------ INFORMATION PROVIDED

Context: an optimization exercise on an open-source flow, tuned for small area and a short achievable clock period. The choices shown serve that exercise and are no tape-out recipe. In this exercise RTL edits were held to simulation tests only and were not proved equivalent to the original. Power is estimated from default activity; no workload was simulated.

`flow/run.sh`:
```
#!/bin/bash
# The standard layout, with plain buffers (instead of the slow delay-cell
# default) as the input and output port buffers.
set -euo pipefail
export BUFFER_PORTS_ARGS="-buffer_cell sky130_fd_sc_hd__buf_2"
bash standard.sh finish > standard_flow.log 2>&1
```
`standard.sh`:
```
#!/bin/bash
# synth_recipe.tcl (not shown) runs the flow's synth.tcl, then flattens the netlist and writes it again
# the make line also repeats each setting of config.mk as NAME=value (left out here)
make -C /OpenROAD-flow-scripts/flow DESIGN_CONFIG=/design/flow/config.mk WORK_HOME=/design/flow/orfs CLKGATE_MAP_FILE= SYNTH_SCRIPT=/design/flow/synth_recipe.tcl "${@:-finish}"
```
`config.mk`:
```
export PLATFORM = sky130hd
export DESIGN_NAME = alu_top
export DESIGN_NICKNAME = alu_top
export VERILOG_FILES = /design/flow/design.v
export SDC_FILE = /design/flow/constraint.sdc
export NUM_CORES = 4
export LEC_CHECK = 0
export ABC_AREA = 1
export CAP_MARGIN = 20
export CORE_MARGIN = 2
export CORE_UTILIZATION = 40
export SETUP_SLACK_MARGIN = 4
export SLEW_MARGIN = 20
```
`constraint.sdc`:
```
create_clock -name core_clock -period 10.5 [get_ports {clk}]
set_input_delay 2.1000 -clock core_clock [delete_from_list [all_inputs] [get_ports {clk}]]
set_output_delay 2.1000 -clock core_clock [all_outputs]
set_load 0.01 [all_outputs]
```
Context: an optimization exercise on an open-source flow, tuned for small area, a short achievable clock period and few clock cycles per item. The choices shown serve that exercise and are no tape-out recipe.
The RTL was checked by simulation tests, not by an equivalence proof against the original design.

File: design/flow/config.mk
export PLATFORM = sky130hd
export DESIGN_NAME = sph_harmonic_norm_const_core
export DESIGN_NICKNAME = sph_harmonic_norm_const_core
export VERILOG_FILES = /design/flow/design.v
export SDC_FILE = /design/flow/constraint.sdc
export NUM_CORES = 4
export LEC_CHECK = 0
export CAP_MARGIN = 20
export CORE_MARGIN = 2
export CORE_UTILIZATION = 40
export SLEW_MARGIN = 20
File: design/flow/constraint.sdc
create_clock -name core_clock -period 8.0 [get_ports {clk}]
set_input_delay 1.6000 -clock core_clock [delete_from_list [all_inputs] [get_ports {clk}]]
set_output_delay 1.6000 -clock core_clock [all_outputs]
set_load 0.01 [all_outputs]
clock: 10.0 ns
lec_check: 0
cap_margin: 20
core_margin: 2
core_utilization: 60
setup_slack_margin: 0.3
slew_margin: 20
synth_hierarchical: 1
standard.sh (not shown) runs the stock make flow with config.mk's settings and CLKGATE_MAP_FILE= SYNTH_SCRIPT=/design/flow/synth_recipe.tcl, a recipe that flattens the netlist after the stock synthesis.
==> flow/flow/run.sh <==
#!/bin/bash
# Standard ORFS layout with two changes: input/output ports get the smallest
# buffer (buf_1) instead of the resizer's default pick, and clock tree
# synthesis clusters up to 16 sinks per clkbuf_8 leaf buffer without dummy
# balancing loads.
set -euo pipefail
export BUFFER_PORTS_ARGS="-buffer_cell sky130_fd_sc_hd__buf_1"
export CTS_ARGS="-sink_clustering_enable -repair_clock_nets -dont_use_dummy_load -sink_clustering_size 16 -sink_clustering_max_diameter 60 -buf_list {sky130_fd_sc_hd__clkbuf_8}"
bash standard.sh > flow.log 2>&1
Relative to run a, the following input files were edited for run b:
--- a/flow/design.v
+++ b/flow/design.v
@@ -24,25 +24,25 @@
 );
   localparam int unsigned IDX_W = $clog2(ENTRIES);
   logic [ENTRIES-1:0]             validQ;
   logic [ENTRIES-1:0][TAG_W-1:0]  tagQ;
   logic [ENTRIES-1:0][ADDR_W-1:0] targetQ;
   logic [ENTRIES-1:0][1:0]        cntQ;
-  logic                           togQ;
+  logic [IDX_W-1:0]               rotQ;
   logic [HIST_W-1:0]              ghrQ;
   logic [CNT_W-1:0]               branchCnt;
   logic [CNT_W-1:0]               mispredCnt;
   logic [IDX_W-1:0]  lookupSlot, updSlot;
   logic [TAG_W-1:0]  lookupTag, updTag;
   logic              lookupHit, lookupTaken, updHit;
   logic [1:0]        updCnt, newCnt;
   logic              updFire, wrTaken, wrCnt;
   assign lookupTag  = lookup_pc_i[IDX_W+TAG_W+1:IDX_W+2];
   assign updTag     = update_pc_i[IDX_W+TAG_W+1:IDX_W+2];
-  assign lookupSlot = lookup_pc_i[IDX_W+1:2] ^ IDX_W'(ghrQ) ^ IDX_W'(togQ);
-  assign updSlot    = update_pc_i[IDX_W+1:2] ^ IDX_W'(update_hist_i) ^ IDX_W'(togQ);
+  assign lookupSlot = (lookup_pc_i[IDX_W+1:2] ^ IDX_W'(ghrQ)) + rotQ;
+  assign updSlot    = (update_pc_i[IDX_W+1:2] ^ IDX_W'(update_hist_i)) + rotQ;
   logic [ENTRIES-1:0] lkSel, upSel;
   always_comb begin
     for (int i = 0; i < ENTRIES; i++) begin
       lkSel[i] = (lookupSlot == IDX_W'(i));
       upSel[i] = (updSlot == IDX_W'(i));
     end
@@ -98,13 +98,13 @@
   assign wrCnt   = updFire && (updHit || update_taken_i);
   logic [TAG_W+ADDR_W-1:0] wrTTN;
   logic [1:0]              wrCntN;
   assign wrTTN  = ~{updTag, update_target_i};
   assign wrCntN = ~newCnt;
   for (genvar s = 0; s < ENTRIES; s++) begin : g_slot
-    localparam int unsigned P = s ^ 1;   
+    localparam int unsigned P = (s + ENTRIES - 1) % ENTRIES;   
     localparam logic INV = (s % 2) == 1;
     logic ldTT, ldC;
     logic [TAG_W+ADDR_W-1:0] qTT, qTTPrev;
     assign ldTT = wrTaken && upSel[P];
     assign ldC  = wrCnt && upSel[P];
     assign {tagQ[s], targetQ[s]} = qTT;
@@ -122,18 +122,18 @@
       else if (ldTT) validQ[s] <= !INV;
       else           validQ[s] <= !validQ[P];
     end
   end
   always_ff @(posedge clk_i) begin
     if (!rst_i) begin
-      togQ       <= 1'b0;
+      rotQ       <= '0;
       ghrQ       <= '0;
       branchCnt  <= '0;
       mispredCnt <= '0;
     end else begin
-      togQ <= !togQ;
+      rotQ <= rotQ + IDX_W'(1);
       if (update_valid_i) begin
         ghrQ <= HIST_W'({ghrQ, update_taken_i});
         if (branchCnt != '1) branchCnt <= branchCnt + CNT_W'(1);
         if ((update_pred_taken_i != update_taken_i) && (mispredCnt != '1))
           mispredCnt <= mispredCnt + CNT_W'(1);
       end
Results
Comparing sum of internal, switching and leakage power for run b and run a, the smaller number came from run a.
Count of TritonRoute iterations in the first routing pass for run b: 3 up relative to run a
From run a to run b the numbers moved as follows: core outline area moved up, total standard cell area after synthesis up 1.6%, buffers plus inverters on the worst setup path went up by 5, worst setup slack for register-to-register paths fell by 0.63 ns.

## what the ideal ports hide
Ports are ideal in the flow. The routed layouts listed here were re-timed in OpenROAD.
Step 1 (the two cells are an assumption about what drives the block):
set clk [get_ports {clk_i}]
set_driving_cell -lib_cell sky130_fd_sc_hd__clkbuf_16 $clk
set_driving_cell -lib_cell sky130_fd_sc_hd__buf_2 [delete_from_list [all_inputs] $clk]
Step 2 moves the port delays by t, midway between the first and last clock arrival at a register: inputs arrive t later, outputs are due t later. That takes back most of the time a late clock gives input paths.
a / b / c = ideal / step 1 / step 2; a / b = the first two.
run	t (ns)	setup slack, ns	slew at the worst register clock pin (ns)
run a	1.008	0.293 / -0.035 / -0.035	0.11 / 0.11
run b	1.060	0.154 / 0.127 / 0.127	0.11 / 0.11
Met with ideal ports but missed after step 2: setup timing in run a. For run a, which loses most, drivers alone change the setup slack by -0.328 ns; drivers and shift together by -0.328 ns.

------------

PROBLEM
The response must hold only the lines above from the line with "always_comb begin" through the line with "Count of TritonRoute", each copied exactly, both ends kept.

ANSWER
   always_comb begin
     for (int i = 0; i < ENTRIES; i++) begin
       lkSel[i] = (lookupSlot == IDX_W'(i));
       upSel[i] = (updSlot == IDX_W'(i));
     end
@@ -98,13 +98,13 @@
   assign wrCnt   = updFire && (updHit || update_taken_i);
   logic [TAG_W+ADDR_W-1:0] wrTTN;
   logic [1:0]              wrCntN;
   assign wrTTN  = ~{updTag, update_target_i};
   assign wrCntN = ~newCnt;
   for (genvar s = 0; s < ENTRIES; s++) begin : g_slot
-    localparam int unsigned P = s ^ 1;   
+    localparam int unsigned P = (s + ENTRIES - 1) % ENTRIES;   
     localparam logic INV = (s % 2) == 1;
     logic ldTT, ldC;
     logic [TAG_W+ADDR_W-1:0] qTT, qTTPrev;
     assign ldTT = wrTaken && upSel[P];
     assign ldC  = wrCnt && upSel[P];
     assign {tagQ[s], targetQ[s]} = qTT;
@@ -122,18 +122,18 @@
       else if (ldTT) validQ[s] <= !INV;
       else           validQ[s] <= !validQ[P];
     end
   end
   always_ff @(posedge clk_i) begin
     if (!rst_i) begin
-      togQ       <= 1'b0;
+      rotQ       <= '0;
       ghrQ       <= '0;
       branchCnt  <= '0;
       mispredCnt <= '0;
     end else begin
-      togQ <= !togQ;
+      rotQ <= rotQ + IDX_W'(1);
       if (update_valid_i) begin
         ghrQ <= HIST_W'({ghrQ, update_taken_i});
         if (branchCnt != '1) branchCnt <= branchCnt + CNT_W'(1);
         if ((update_pred_taken_i != update_taken_i) && (mispredCnt != '1))
           mispredCnt <= mispredCnt + CNT_W'(1);
       end
Results
Comparing sum of internal, switching and leakage power for run b and run a, the smaller number came from run a.
Count of TritonRoute iterations in the first routing pass for run b: 3 up relative to run a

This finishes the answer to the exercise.